**REQUIRED ACTION**
Among the entries, which lines carry the string "NOTE"? Copy each of them.

**RECORDS TO USE**
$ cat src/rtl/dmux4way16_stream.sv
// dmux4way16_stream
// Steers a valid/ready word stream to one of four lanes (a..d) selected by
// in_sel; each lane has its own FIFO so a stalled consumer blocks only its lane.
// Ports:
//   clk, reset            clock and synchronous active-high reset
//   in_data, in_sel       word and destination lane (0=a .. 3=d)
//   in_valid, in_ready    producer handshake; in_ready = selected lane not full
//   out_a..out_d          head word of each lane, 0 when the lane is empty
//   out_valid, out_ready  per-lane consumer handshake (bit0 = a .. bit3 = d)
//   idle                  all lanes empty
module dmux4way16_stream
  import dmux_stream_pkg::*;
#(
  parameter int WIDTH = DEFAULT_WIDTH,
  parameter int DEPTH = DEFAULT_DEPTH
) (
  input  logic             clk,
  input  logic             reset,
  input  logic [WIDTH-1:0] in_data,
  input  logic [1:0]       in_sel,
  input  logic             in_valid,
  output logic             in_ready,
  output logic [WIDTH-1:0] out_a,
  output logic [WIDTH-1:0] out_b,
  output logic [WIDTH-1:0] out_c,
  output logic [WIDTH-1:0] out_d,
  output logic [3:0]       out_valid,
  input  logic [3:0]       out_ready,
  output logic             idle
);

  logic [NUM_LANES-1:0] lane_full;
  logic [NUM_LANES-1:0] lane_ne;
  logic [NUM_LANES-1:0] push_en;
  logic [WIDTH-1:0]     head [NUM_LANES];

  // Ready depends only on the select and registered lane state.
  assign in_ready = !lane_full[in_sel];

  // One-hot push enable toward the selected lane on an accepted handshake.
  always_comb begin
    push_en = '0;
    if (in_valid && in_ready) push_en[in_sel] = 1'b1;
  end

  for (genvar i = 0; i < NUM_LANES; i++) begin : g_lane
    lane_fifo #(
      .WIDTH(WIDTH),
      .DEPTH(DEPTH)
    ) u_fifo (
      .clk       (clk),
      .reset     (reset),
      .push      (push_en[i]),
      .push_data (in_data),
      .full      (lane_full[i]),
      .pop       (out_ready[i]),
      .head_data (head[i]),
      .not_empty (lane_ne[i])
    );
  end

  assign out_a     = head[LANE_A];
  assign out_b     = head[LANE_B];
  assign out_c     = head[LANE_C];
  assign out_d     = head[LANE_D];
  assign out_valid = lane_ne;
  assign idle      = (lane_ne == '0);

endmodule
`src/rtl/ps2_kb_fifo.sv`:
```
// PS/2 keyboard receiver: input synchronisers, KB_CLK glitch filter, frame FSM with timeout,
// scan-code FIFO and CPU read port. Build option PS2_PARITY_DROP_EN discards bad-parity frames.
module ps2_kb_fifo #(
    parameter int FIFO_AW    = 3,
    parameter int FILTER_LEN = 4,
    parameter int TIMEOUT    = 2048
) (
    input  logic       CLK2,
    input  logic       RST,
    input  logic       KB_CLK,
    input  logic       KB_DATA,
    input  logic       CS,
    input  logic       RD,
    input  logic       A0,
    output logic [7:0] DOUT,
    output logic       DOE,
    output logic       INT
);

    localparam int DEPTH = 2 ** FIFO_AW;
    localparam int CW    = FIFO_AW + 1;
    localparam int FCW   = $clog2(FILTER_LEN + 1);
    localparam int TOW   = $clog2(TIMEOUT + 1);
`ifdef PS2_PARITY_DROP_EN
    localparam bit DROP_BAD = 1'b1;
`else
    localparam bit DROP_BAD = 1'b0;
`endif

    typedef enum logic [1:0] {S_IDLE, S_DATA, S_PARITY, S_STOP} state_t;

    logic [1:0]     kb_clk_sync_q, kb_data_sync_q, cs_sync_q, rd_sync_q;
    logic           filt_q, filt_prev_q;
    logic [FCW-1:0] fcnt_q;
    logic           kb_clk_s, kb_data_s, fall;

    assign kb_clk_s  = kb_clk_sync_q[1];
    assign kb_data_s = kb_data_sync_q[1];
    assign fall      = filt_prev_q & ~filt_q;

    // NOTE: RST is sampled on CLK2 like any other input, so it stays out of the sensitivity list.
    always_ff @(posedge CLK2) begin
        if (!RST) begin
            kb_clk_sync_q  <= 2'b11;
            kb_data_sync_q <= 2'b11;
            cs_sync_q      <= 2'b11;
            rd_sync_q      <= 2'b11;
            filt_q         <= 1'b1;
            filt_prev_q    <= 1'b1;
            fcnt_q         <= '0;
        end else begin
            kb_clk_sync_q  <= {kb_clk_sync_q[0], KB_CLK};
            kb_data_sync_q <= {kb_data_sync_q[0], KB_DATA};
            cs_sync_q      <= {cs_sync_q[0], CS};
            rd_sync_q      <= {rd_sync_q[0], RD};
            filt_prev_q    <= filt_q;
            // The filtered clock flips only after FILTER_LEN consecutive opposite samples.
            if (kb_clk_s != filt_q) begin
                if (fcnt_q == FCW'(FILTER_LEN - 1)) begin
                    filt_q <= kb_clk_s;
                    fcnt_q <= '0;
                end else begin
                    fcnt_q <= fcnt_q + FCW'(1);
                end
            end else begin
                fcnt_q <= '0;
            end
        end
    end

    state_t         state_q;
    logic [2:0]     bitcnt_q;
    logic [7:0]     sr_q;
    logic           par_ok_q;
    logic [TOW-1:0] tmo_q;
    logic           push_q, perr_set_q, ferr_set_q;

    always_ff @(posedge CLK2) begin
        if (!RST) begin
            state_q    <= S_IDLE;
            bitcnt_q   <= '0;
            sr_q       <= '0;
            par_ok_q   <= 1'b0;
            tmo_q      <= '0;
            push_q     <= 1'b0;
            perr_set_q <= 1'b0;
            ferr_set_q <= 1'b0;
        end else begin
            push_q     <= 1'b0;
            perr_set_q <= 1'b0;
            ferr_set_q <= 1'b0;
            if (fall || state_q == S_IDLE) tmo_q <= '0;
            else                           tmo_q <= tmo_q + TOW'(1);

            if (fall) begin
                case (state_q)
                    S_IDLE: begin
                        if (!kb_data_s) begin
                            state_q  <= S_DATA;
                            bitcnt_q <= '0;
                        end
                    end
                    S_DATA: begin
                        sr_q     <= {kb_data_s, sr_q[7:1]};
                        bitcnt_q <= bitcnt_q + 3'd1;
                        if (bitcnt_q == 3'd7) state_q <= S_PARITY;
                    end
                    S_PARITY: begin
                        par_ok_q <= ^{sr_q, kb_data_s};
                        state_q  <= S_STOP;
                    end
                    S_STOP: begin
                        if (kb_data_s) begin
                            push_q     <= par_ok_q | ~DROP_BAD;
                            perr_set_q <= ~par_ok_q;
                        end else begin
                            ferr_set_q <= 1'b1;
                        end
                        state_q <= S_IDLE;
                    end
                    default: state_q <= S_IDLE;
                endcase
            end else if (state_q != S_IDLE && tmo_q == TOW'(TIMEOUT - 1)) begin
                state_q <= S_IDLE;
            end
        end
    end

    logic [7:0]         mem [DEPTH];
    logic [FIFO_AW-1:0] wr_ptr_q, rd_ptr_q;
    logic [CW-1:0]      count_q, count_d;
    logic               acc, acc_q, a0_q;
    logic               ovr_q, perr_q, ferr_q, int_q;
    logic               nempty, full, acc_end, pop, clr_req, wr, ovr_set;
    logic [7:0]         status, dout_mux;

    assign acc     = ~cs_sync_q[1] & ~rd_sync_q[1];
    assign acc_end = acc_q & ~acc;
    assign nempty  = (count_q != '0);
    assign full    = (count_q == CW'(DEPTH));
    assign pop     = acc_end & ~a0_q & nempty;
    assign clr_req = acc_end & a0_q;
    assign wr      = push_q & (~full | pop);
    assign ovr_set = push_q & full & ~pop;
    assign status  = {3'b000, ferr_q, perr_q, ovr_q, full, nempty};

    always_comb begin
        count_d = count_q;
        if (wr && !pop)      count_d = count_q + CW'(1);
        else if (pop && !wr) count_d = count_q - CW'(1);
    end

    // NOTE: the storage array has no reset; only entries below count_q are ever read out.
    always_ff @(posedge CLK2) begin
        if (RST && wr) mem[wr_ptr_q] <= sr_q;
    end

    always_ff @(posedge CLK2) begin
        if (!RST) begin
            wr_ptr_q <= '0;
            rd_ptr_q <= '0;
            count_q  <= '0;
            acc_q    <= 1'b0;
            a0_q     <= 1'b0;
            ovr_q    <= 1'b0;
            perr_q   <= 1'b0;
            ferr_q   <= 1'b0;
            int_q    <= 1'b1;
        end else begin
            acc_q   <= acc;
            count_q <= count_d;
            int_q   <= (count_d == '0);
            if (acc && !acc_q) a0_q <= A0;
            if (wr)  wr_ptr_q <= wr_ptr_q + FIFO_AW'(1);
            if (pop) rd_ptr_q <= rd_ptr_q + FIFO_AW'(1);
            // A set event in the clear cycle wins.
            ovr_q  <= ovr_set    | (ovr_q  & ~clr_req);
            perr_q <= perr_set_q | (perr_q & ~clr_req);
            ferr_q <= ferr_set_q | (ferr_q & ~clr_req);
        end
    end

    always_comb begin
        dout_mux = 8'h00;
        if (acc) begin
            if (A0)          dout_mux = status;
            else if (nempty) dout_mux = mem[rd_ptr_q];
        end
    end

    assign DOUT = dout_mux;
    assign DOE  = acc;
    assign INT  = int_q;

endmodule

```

**SOLUTION FOR THIS PROBLEM**
    // NOTE: RST is sampled on CLK2 like any other input, so it stays out of the sensitivity list.
    // NOTE: the storage array has no reset; only entries below count_q are ever read out.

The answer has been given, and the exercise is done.